Massimiliano Allegri torna sotto i riflettori della giustizia sportiva, ma questa volta non per scelte tecniche o risultati di campo. Il Giudice Sportivo ha infatti inflitto al tecnico rossonero una multa da 10.000 euro per gli insulti rivolti a Gabriele “Lele” Oriali durante la semifinale di Supercoppa Italiana disputata a Riad tra Napoli e Milan.
Secondo quanto emerso dai rapporti della Procura Federale, l’allenatore avrebbe tenuto un comportamento provocatorio e offensivo nei confronti del dirigente azzurro, utilizzando espressioni ritenute inaccettabili. Un atteggiamento che il Napoli aveva già duramente condannato, parlando di toni “fuori controllo”.
Nessun ricorso e niente squalifica: la scelta di Allegri
Nonostante le polemiche, Allegri ha deciso di non presentare ricorso contro la sanzione.
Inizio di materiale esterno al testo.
$ cat src/rtl/dendrite_cfg_loader.sv
// Loads parameter words into the daisy-chained dendrite config shift chain.
// Words arrive on a valid/ready stream, pass a 2-entry FIFO and are clocked out on a slow data clock.
module dendrite_cfg_loader #(
   parameter int unsigned WORD_LENGTH = 16,
   parameter int unsigned NUM_WORDS   = 8,
   parameter int unsigned CLK_DIV     = 2
) (
   input  logic                               clk,
   input  logic                               reset,
   input  logic                               start,
   input  logic                               abort,
   input  logic                               wr_valid,
   output logic                               wr_ready,
   input  logic [WORD_LENGTH-1:0]             wr_data,
   output logic                               cfg_data_clk,
   output logic [WORD_LENGTH-1:0]             cfg_data,
   output logic                               busy,
   output logic                               done,
   output logic [$clog2(NUM_WORDS+1)-1:0]     word_cnt
);

   localparam int unsigned CntW = $clog2(NUM_WORDS + 1);
   localparam int unsigned DivW = (CLK_DIV > 1) ? $clog2(CLK_DIV) : 1;
   localparam logic [CntW-1:0] NumWordsC = CntW'(NUM_WORDS);
   localparam logic [CntW-1:0] LastWordC = CntW'(NUM_WORDS - 1);
   localparam logic [DivW-1:0] DivLastC  = DivW'(CLK_DIV - 1);

   typedef enum logic [2:0] {StIdle, StWait, StLow, StHigh, StFin} state_e;

   state_e                      state_q, state_d;
   logic [1:0][WORD_LENGTH-1:0] mem_q, mem_d;
   logic                        rd_ptr_q, rd_ptr_d;
   logic                        wr_ptr_q, wr_ptr_d;
   logic [1:0]                  fifo_cnt_q, fifo_cnt_d;
   logic [CntW-1:0]             accepted_q, accepted_d;
   logic [CntW-1:0]             word_cnt_q, word_cnt_d;
   logic [DivW-1:0]             div_q, div_d;
   logic [WORD_LENGTH-1:0]      cfg_data_q, cfg_data_d;
   logic                        cfg_data_clk_q, cfg_data_clk_d;
   logic                        busy_q, busy_d;
   logic                        done_q, done_d;
   logic                        push, pop, flush;

   assign wr_ready = busy_q && (fifo_cnt_q < 2'd2) && (accepted_q < NumWordsC) && !abort;
   assign push     = wr_valid && wr_ready;
   // No bypass: a word pushed into an empty FIFO is popped on the following cycle.
   assign pop      = (state_q == StWait) && (fifo_cnt_q != 2'd0) && !abort;
   assign flush    = ((state_q == StIdle) && start && !abort) || ((state_q != StIdle) && abort);

   always_comb begin
      state_d    = state_q;
      mem_d      = mem_q;
      rd_ptr_d   = rd_ptr_q;
      wr_ptr_d   = wr_ptr_q;
      accepted_d = accepted_q;
      word_cnt_d = word_cnt_q;
      div_d      = div_q;
      cfg_data_d = cfg_data_q;

      if (push) begin
         mem_d[wr_ptr_q] = wr_data;
         wr_ptr_d        = ~wr_ptr_q;
         accepted_d      = accepted_q + 1'b1;
      end
      if (pop) begin
         cfg_data_d = mem_q[rd_ptr_q];
         rd_ptr_d   = ~rd_ptr_q;
      end
      fifo_cnt_d = fifo_cnt_q + {1'b0, push} - {1'b0, pop};

      case (state_q)
         StIdle: begin
            if (start && !abort) begin
               state_d    = StWait;
               word_cnt_d = '0;
               accepted_d = '0;
            end
         end
         StWait: begin
            if (pop) begin
               state_d = StLow;
               div_d   = '0;
            end
         end
         StLow: begin
            if (div_q == DivLastC) begin
               state_d = StHigh;
               div_d   = '0;
            end else begin
               div_d = div_q + 1'b1;
            end
         end
         StHigh: begin
            if (div_q == DivLastC) begin
               word_cnt_d = word_cnt_q + 1'b1;
               state_d    = (word_cnt_q == LastWordC) ? StFin : StWait;
               div_d      = '0;
            end else begin
               div_d = div_q + 1'b1;
            end
         end
         StFin:   state_d = StIdle;
         default: state_d = StIdle;
      endcase

      if (flush) begin
         rd_ptr_d   = 1'b0;
         wr_ptr_d   = 1'b0;
         fifo_cnt_d = 2'd0;
      end
      if ((state_q != StIdle) && abort) begin
         state_d = StIdle;
      end

      // Outputs are registered copies of the next-state decode.
      cfg_data_clk_d = (state_d == StHigh);
      busy_d         = (state_d != StIdle);
      done_d         = (state_d == StFin);
   end

   always_ff @(posedge clk or negedge reset) begin
      if (!reset) begin
         state_q        <= StIdle;
         mem_q          <= '0;
         rd_ptr_q       <= 1'b0;
         wr_ptr_q       <= 1'b0;
         fifo_cnt_q     <= 2'd0;
         accepted_q     <= '0;
         word_cnt_q     <= '0;
         div_q          <= '0;
         cfg_data_q     <= '0;
         cfg_data_clk_q <= 1'b0;
         busy_q         <= 1'b0;
         done_q         <= 1'b0;
      end else begin
         state_q        <= state_d;
         mem_q          <= mem_d;
         rd_ptr_q       <= rd_ptr_d;
         wr_ptr_q       <= wr_ptr_d;
         fifo_cnt_q     <= fifo_cnt_d;
         accepted_q     <= accepted_d;
         word_cnt_q     <= word_cnt_d;
         div_q          <= div_d;
         cfg_data_q     <= cfg_data_d;
         cfg_data_clk_q <= cfg_data_clk_d;
         busy_q         <= busy_d;
         done_q         <= done_d;
      end
   end

   assign cfg_data_clk = cfg_data_clk_q;
   assign cfg_data     = cfg_data_q;
   assign busy         = busy_q;
   assign done         = done_q;
   assign word_cnt     = word_cnt_q;

endmodule
$ cat config.mk
export PLATFORM = sky130hd
export DESIGN_NAME = dendrite_cfg_loader
export DESIGN_NICKNAME = d
export VERILOG_FILES = /design/src/rtl/dendrite_cfg_loader.sv
export SDC_FILE = /design/constraint.sdc
export NUM_CORES = 1
export LEC_CHECK = 0
export CORE_MARGIN = 3
export CORE_UTILIZATION = 55
export DETAILED_ROUTE_END_ITERATION = 6
export PLACE_DENSITY = 0.8
export SYNTH_ARGS = -nofsm -noshare
export SYNTH_HDL_FRONTEND = slang
export SYNTH_SLANG_ARGS = --single-unit
$ cat constraint.sdc
create_clock -name clk -period 4.1 [get_ports clk]
set_clock_uncertainty 0.1 [all_clocks]
set_input_delay 0.615 -clock clk [delete_from_list [all_inputs] [get_ports clk]]
set_output_delay 0.615 -clock clk [all_outputs]
set_load 0.05 [all_outputs]
# Yosys cells after proc, flatten, opt, wreduce, memory -nomap -nowiden
# Cells that the tools add are included.
[classes]
magnitude_cmp = 5
addsub = 5
n_reduce_logical = 24
bitwise_logic = 2
mux = 26
eq_ne = 9
[op_table]
columns = ["operator", "count"]
rows = [
  ["two-way mux 16 bit", 3],
  ["bitwise mux 32 bit", 1],
  ["two-way mux 4 bit", 5],
  ["two-way mux 3 bit", 6],
  ["demux 16 bit (select 1 bit)", 1],
  ["one-hot mux 3 bit (4 select lines)", 1],
  ["logical AND 1 bit", 11],
  ["nonzero test 2 bit", 5],
  ["== test 3 x 2 -> 1 bit, second input constant", 3],
  ["adder 4 x 1 -> 4 bit, second input constant", 2],
  ["one-hot mux 4 bit (2 select lines)", 1],
  ["two-way mux 1 bit", 6],
  ["nonzero test 3 bit", 2],
  ["== test 4 x 3 -> 1 bit, second input constant", 1],
  ["< comparator 1 x 2 -> 1 bit, second input constant", 2],
  ["< comparator 4 bit, second input constant", 1],
  ["inequality test 2 bit, second input constant", 2],
  ["== test 3 x 1 -> 1 bit, second input constant", 1],
  ["== test 3 bit, second input constant", 1],
  ["zero test 3 bit", 1],
  ["AND reduction 3 bit", 1],
  ["adder 2 x 1 -> 2 bit", 1],
  ["< comparator 2 bit, second input constant", 1],
  ["two-way mux 2 bit", 1],
  ["other kinds (10)", 11],
]
[word_totals]
output_inout_bits = 24
wordCells = 84
regBits = 67
in_bits = 21

# Logic depth before layout (Yosys ltp)
[depth]
ltp_word = 8
depth_mapped = 12
mapped_depth_nobuf = 9

# Least setup slack after synthesis
# OpenSTA, ideal clock, no wires.
[synth_timing]
kind = "input to register"
start = "input port abort"
end = "register fifo_cnt_q[1]"
setup_slack_ns = 1.298
required_time_ns = 3.914
arrival_ns = 2.616
stages = 10
n_path_buf = 1
setup_time_ns = 0.086
cell_sequence = "or4b_1 > buf_2 > inv_1 > nand2_1 > ha_1 > inv_1 > ha_1 > xor2_1 > and2_1 > nor3_1"
[synth_via]
elab_chain_len = 6
word_cells_on_any_way = 10
cone_classes = "add/sub (2); mux (1); reduce/logical (7)"
[synth_lines]
columns = ["element", "line", "text"]
rows = [
  ["start: declaration", "11", "input logic abort,"],
  ["zero test 1 bit", "44", "assign wr_ready = busy_q && (fifo_cnt_q < 2'd2) && (accepted_q < NumWordsC) && !abort;"],
  ["logical AND 1 bit", "44", ""],
  ["named net wr_ready", "13", "output logic wr_ready,"],
  ["logical AND 1 bit", "45", "assign push = wr_valid && wr_ready;"],
  ["adder 2 x 1 -> 2 bit", "69", "fifo_cnt_d = fifo_cnt_q + {1'b0, push} - {1'b0, pop};"],
  ["subtractor 2 x 1 -> 2 bit", "69", ""],
  ["two-way mux 2 bit", "106", "if (flush) begin"],
  ["named net fifo_cnt_d[1]", "34", "logic [1:0] fifo_cnt_q, fifo_cnt_d;"],
  ["end signal: assignment", "140", "fifo_cnt_q <= fifo_cnt_d;"],
  ["end: declaration", "34", ""],
]
# The timed path passes the listed nets, and every way through them passes these cells.
# A chain may end at the register's enable or synchronous reset.

# Worst setup path after layout
[layout_timing]
start = "input port abort"
end = "output port wr_ready"
[layout_via]
elab_chain_len = 2
[layout_lines]
columns = ["element", "line"]
rows = [
  ["zero test 1 bit", "44"],
  ["logical AND 1 bit", "44"],
  ["end: declaration", "13"],
]
# Every way passes these cells.

==> run summary <==
Outcome -> complete, no violations
# port buffers -> 44
Clock transition at the registers of the reported paths -> 70 ps
Hold Vio Cnt, Final -> 0
Synth Flop Type -> dfrtp_1
FF-to-FF path depth -> 9
Pleak -> 0.00165 µW
Tot GR Track Use -> 0.215
Met3 WL -> 274 µm
Most frequent cells in the layout -> dfrtp_1, clkdlybuf4s50_1, o21ai_0
# DRC -> 0
Clk_lat worst skew -> 340 ps
Area Growth Syn to Fin -> 25.4%
Placed Instances -> 343
Via-to-Cell Ratio -> 5.75
CP max FO -> 8
PwrDens -> 776 nW/µm²
Unique masters post-synth -> 39
VDD IR max -> 0.590 mV
Critical Path Source Type -> input pin
Die area -> 6300 µm²
CORE AREA -> 5140 µm²
Worst Max-Slew Pin Slew -> 968 ps
Hold Slack -> 212 ps
Max-Slew Margin vs Limit -> 0.354
First-pass GRT wire length -> 10100 µm
Sequential area share after synthesis -> 0.567
Max-cap violation count -> 0
EDFF count, synth -> 0
Mapped Area -> 2960 µm²
Type of the worst setup path -> input pin to primary output
Reg-to-reg slack, setup -> 1390 ps
Grt ovf -> 0
CP peak stage delay -> 830 ps
Initial DRC Count -> 127
WP data required -> 3380 ps
Post_cts resized -> 0
Initial antenna violation count -> 0
Initial Util -> 0.576
FF+latch count, synth -> 67
CTS Root Cell -> clkbuf_8
CTS Buf Count -> 9
Worst path slowest cell -> clkdlybuf4s50_1
Critical Path Most Common Cell -> clkdlybuf4s50_1
Fillers -> 375
Synth warnings -> 0
Metal2 WL -> 2910 µm
First-pass DRT Iterations -> 4
Fmax -> 0.283 GHz
Final ANT Viol Nets -> 0
Endpoints failing setup -> 0
WL final -> 5990 µm
Critical R2R Launch -> state_q[1]
DP HPWL -> 3900 µm
Worst path bufs/invs -> 3
Cell count after synthesis -> 241
Ant. Diodes -> 0
Critical Path AT -> 2820 ps
TritonCTS Sinks -> 67
Worst R2R End -> fifo_cnt_q[1]
Postcts setup bufs -> 0
Synth top area share -> 0.567
Synth area leader -> dfrtp_1
Worst setup EP type -> primary output
Tightest Hold Check Type -> input pin to asynchronous set/reset pin
Top layer in use -> met4
Average cell area after synthesis -> 12.3 µm²
CTS tree -> built
Post-Layout Cell Count -> 359
Syn Nets -> 266
Max-slew violation count -> 0
Setup TNS Final -> 0 ps
Most common cell after layout, fill and taps aside -> dfrtp_1
Nets -> 309
CTS H-Tree Depth -> 3
Routability cong. -> 0.798
Clk buf depth -> 2
RSZ-0062 raised after global routing -> no
Ys async rst share -> 1.00
Top post-synthesis cells by area -> dfrtp_1, mux2_2, o21ai_0
DR vias -> 2066
I/O pin cnt -> 45
DR WL/cell -> 16.7 µm
# rows -> 26
Largest net degree at the start of global routing -> 39
Period utilisation layout -> 0.862
Share of cells above drive strength 1 -> 0.190
Critical path cell sequence -> clkdlybuf4s50_1 -> or4b_1 -> inv_1 -> clkdlybuf4s50_1
# hold bufs at CTS -> 0
Metal1 wirelength -> 2670 µm
CP delay by family, top -> buffers and inverters
Vias in the first global route -> 2090
Die Span Y -> 79.4 µm
Final min period -> 3530 ps
Die Width -> 79.4 µm
[cells by family (layout without fill, tap and decap cells)]
family | Yosys count | after routing | share of synthesized area
mux | 48 | 48 | 0.187
xor+xnor | 1 | 1 | 0.00296
fa+ha+maj | 4 | 4 | 0.0169
compound gates | 60 | 60 | 0.113
flops | 67 | 67 | 0.567
buf+inv | 24 | 72 | 0.0393
simple gates | 37 | 37 | 0.0736
[cell type report]
type	instances	area, µm²	area share
tap	70	87.6	0.0236
sequential	67	1680	0.452
clock buffer	9	124	0.0334
clock inverter	7	164	0.0442
inverter	9	33.8	0.00911
timing repair buffer	47	458	0.123
multi-input combinational	150	1170	0.314
[power breakdown]
part	total (µW)	switching [µW]	internal (µW)
Combinational	983	545	438
Sequential	1120	203	915
Clock	777	250	527
[metal layers]
metal	up-vias	global-route usage
li1	948	-
met1	1039	0.288
met2	67	0.333
met3	12	0.0544
met4	0	0.0945
met5	-	0
[state kept, by name, indices dropped and copies added, names as in the netlist]
| signal | flops |
|---|---|
| cfg_data | 16 |
| wr_ptr_q | 1 |
| fifo_cnt_q | 2 |
| done | 1 |
| mem_q | 32 |
| accepted_q | 4 |
| word_cnt | 4 |
| rd_ptr_q | 1 |
| state_q | 3 |
| busy | 1 |
| cfg_data_clk | 1 |
| div_q | 1 |
[worst reg2reg max path: cells and delay by family (launching register included)]
family | cells | cell delay [ps]
flip-flops | 1 | 480
AND/OR/NAND/NOR | 4 | 1270
XOR/XNOR | 1 | 200
adder cells (fa/ha/maj) | 2 | 390
buffers and inverters | 2 | 200
[synth_stat cells (2+ instances only)]
cell      number
dfrtp_1       67
o21ai_0       40
mux2_2        23
mux2i_1       16
clkbuf_1      11
inv_1          9
mux2_4         9
a21oi_1        7
nor2_1         6
ha_1           4
nand2_1        4
nand3_1        4
or3_1          4
a31oi_1        2
and3_1         2
buf_2          2
nand2b_1       2
nor2b_1        2
nor4_1         2
o211ai_1       2
o31a_1         2
o31ai_1        2
or4_1          2
or4b_1         2
[worst max path at each step]
stage,start,to,slack [ps],cells past startpoint
floorplan,abort,fifo_cnt_q[1],1300,10
global placement,abort,wr_ready,590,4
detailed placement,abort,wr_ready,580,4
CTS,abort,wr_ready,570,4
global route,abort,wr_ready,470,4
finish,abort,wr_ready,570,4
[through the flow]
step                      utilization  power (µW)  area, µm²  worst slack (ps)
after global placement          0.666        2060       3420               593
after floorplan                     -        1790       2960              1300
after CTS                       0.722        2890       3710               575
after detailed placement        0.666        2100       3420               581
after global routing            0.722        3030       3710               470
final                           0.722        2880       3710               567
Power figures use the tool's default switching activity.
Il tecnico livornese pagherà l’ammenda senza ulteriori contestazioni, accettando il verdetto del giudice Mastrandrea, che ha optato per una multa evitando la squalifica in campionato.
Una scelta che chiude rapidamente il fronte disciplinare e consente all’allenatore di concentrarsi nuovamente sugli impegni sportivi della squadra.
Secondo diversi osservatori, l’episodio potrebbe rientrare anche in una precisa strategia comunicativa. Esporsi in prima persona e attirare su di sé critiche e attenzione mediatica avrebbe permesso ad Allegri di alleggerire la pressione sulla squadra, uscita da Riad sconfitta e delusa.
In questo modo, il focus si è spostato dalle difficoltà tecniche emerse in campo alla polemica disciplinare, trasformando l’allenatore in una sorta di scudo mediatico per il gruppo.